Take from the data every line in which the word "pulse" is found.

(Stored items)
···
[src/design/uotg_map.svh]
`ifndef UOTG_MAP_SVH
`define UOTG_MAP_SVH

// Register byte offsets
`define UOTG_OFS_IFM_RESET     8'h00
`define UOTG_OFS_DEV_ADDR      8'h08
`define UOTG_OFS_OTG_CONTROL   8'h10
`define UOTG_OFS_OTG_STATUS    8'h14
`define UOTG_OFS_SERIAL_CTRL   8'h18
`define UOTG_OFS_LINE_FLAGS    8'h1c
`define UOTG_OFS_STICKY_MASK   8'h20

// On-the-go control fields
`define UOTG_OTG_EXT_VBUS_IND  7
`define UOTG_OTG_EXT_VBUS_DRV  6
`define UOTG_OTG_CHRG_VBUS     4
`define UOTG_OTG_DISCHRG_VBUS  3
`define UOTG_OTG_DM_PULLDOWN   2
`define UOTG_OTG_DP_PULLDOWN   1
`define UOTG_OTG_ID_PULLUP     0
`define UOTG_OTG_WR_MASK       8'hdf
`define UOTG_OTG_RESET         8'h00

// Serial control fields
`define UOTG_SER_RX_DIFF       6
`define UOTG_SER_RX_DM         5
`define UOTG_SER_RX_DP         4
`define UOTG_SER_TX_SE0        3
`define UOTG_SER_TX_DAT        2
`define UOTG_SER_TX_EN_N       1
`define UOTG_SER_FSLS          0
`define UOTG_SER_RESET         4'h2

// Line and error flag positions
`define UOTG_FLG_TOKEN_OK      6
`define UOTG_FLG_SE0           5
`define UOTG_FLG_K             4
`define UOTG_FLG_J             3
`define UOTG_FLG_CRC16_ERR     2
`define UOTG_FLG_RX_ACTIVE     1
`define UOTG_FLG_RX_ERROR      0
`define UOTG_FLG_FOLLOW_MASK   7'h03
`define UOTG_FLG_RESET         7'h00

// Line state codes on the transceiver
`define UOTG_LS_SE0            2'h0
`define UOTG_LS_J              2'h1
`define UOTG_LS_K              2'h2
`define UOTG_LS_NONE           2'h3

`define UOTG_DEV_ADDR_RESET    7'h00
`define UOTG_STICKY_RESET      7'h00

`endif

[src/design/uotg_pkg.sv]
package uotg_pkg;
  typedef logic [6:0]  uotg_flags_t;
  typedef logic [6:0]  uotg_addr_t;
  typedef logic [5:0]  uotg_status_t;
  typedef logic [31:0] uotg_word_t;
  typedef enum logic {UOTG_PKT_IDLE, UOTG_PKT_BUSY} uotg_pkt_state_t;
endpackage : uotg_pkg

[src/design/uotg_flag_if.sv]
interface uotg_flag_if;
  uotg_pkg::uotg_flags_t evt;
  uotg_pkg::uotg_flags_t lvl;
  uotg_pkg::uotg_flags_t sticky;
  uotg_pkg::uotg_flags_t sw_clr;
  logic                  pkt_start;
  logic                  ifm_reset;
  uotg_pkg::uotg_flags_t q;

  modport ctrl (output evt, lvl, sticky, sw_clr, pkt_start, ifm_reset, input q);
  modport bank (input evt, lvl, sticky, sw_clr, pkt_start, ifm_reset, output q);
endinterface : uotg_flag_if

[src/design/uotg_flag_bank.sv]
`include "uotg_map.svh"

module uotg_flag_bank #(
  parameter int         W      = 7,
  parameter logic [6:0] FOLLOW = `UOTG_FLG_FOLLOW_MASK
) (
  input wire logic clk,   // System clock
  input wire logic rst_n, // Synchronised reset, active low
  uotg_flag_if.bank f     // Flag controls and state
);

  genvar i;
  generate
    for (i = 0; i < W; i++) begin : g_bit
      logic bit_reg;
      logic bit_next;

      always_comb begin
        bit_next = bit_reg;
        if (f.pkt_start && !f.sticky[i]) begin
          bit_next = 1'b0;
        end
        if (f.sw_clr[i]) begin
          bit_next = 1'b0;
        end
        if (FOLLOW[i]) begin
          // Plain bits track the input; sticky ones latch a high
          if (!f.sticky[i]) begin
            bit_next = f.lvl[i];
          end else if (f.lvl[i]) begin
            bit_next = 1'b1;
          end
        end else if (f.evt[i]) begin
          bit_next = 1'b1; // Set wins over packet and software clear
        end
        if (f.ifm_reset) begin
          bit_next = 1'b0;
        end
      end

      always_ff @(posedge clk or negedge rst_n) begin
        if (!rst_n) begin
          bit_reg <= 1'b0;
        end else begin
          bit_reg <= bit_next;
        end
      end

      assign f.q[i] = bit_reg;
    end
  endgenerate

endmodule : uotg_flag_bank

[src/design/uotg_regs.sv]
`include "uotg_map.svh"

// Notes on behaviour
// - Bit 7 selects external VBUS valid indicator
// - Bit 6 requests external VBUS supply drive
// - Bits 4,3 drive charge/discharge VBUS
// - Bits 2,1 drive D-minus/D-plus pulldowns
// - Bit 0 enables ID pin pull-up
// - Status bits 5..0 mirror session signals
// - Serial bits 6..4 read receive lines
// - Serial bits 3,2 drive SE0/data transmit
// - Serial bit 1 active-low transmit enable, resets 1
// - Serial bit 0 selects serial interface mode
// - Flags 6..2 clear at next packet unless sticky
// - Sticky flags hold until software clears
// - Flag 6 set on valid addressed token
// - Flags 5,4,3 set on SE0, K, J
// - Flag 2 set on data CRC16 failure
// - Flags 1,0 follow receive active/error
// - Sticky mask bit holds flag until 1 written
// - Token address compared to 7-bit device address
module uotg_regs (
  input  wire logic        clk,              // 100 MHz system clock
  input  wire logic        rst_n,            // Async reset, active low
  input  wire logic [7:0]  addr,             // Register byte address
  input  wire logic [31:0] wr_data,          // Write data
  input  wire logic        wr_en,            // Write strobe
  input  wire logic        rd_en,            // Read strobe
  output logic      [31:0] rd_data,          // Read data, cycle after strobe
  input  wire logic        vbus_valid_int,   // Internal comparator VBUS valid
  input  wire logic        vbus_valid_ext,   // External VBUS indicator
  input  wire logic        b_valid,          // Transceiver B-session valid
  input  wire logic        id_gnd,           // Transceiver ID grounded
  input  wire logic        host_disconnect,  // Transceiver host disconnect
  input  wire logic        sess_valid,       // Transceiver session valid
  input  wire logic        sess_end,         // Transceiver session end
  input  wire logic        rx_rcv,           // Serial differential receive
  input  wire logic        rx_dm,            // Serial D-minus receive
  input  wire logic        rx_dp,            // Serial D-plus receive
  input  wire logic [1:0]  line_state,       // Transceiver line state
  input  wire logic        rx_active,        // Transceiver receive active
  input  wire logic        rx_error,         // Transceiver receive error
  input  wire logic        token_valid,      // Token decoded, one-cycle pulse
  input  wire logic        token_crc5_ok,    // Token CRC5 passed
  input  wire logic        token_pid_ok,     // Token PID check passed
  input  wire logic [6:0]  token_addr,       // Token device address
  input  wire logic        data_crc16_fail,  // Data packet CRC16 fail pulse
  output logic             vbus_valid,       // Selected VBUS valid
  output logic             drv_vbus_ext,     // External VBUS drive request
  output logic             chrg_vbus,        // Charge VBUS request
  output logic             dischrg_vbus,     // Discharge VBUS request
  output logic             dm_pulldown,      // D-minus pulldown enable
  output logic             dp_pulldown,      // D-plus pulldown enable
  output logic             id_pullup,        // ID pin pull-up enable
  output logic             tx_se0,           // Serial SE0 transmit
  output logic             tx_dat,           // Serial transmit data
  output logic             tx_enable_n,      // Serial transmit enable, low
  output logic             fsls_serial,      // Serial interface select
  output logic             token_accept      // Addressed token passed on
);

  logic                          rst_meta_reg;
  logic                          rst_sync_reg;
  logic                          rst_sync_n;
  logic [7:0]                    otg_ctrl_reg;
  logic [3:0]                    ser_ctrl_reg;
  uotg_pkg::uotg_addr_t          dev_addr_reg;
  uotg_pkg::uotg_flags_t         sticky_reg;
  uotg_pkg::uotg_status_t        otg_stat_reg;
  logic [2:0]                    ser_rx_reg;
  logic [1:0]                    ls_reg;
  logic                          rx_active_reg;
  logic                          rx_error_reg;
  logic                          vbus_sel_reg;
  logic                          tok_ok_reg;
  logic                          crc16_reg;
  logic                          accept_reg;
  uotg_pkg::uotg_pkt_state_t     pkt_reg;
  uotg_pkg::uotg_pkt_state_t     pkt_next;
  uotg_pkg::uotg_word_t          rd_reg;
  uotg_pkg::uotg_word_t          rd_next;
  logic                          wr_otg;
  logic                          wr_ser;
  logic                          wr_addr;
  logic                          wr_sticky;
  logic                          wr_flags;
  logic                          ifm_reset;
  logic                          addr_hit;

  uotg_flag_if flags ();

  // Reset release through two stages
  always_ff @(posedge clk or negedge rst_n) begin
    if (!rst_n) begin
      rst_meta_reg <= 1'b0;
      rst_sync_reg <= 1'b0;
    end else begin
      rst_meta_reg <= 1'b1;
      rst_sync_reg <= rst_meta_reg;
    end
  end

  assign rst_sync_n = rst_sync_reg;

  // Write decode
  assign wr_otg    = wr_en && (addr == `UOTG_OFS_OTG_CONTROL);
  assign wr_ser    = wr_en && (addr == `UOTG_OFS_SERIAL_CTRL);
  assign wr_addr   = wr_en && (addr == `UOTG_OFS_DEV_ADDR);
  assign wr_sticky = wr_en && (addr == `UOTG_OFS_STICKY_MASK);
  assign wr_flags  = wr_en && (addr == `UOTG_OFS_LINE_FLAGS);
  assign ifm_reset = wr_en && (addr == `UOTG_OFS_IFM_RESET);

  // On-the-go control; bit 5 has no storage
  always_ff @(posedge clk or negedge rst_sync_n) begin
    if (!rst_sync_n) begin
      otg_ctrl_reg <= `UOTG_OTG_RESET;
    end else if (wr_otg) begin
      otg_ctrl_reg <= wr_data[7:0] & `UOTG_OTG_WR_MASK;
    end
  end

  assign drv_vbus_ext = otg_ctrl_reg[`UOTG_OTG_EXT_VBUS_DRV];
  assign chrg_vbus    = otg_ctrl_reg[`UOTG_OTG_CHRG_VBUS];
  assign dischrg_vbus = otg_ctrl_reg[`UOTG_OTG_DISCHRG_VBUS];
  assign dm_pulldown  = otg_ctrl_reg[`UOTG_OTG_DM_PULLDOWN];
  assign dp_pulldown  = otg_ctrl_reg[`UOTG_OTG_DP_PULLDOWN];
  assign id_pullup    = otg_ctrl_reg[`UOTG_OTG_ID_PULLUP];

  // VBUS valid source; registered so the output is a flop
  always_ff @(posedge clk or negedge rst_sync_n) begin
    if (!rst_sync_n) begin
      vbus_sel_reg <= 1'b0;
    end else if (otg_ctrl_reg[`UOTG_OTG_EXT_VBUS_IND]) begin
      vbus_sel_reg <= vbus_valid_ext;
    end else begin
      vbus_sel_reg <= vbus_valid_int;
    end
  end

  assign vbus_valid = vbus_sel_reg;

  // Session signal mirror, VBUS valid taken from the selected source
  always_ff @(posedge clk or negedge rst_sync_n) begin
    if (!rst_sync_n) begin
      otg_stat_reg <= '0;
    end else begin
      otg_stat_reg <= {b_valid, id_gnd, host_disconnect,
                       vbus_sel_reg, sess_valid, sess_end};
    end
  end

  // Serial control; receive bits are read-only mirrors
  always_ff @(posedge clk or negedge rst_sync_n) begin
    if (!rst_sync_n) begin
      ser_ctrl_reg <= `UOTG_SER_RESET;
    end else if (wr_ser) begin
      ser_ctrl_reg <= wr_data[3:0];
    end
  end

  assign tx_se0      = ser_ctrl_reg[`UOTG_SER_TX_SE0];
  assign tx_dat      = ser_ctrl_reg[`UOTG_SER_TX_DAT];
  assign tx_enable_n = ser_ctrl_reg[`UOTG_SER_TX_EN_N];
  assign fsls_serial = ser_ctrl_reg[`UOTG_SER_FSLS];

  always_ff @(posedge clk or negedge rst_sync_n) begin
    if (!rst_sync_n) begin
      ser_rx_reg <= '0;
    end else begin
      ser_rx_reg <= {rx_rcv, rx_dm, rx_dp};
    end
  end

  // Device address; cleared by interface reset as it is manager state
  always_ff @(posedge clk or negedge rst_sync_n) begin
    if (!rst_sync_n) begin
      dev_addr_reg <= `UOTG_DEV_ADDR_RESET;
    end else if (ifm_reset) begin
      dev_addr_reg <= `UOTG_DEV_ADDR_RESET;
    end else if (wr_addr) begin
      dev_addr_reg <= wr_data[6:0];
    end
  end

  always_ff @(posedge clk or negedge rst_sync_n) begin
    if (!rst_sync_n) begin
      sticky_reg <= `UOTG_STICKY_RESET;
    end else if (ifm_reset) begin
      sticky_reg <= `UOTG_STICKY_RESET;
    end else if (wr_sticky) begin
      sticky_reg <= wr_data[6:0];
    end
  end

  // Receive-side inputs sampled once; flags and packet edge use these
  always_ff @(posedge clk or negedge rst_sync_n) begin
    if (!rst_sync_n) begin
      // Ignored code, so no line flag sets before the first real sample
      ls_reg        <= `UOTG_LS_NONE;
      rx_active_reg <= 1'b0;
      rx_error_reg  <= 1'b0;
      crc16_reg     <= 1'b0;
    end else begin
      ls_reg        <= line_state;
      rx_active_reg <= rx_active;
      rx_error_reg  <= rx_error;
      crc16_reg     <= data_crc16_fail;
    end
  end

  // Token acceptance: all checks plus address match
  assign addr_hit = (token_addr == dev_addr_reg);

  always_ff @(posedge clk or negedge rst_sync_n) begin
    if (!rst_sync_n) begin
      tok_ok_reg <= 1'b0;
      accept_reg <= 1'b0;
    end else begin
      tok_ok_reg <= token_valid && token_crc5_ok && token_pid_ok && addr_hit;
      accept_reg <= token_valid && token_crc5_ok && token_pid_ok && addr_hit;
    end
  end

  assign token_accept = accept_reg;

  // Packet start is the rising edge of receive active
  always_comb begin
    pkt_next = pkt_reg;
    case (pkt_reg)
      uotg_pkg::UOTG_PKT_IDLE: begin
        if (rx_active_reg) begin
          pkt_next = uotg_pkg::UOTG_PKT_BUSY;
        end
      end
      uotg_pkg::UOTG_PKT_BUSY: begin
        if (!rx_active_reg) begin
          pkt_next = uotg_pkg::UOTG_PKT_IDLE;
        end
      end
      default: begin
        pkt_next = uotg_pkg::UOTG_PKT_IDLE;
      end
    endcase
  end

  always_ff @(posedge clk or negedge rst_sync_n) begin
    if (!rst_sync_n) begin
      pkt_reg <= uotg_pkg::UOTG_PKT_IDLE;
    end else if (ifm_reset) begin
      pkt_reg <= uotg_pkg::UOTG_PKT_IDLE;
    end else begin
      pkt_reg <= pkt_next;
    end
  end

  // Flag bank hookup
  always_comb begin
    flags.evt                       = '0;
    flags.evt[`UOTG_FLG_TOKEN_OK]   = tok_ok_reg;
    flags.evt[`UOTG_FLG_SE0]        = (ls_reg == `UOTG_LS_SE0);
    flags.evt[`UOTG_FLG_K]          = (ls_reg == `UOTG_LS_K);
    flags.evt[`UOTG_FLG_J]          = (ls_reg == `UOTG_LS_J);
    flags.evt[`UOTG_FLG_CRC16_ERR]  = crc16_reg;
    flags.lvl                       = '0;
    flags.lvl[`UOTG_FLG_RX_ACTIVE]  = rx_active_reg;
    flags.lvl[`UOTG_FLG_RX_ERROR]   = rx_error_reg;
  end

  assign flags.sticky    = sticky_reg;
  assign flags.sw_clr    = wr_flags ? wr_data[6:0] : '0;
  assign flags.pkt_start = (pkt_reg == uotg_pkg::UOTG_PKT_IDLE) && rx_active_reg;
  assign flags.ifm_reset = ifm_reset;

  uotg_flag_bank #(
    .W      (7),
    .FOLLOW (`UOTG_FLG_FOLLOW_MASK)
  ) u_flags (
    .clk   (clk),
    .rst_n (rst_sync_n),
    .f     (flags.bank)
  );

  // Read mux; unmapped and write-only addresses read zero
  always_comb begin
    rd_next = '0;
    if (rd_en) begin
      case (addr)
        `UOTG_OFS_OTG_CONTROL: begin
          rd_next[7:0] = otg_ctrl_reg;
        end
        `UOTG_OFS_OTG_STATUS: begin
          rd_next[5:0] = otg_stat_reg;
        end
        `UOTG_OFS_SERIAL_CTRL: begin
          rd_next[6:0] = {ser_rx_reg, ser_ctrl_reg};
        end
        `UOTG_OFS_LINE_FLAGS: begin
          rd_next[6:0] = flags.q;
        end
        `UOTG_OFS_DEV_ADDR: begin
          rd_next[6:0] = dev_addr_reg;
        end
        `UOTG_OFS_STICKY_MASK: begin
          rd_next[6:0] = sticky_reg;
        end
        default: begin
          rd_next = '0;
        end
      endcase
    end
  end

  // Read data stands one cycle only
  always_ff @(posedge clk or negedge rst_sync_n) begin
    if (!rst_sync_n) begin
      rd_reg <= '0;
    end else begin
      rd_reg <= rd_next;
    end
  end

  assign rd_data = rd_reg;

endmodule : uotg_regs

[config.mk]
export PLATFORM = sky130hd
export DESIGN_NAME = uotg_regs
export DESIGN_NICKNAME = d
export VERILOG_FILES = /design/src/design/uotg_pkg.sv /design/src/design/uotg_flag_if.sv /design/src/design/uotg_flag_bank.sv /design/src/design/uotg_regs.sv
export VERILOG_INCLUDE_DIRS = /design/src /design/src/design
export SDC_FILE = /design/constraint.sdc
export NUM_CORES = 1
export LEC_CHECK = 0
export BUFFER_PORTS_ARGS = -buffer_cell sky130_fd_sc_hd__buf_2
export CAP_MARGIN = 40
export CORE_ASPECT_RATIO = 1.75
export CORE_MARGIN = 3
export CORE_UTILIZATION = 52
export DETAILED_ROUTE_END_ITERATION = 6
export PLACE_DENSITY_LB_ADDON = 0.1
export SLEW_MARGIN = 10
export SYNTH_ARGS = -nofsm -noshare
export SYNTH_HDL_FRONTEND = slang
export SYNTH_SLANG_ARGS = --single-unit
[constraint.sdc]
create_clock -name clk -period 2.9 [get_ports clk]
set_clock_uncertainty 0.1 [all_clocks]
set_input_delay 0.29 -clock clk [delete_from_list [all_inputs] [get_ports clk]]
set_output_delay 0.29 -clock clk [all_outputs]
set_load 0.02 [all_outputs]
···
Solution to the problem:
  input  wire logic        token_valid,      // Token decoded, one-cycle pulse
  input  wire logic        data_crc16_fail,  // Data packet CRC16 fail pulse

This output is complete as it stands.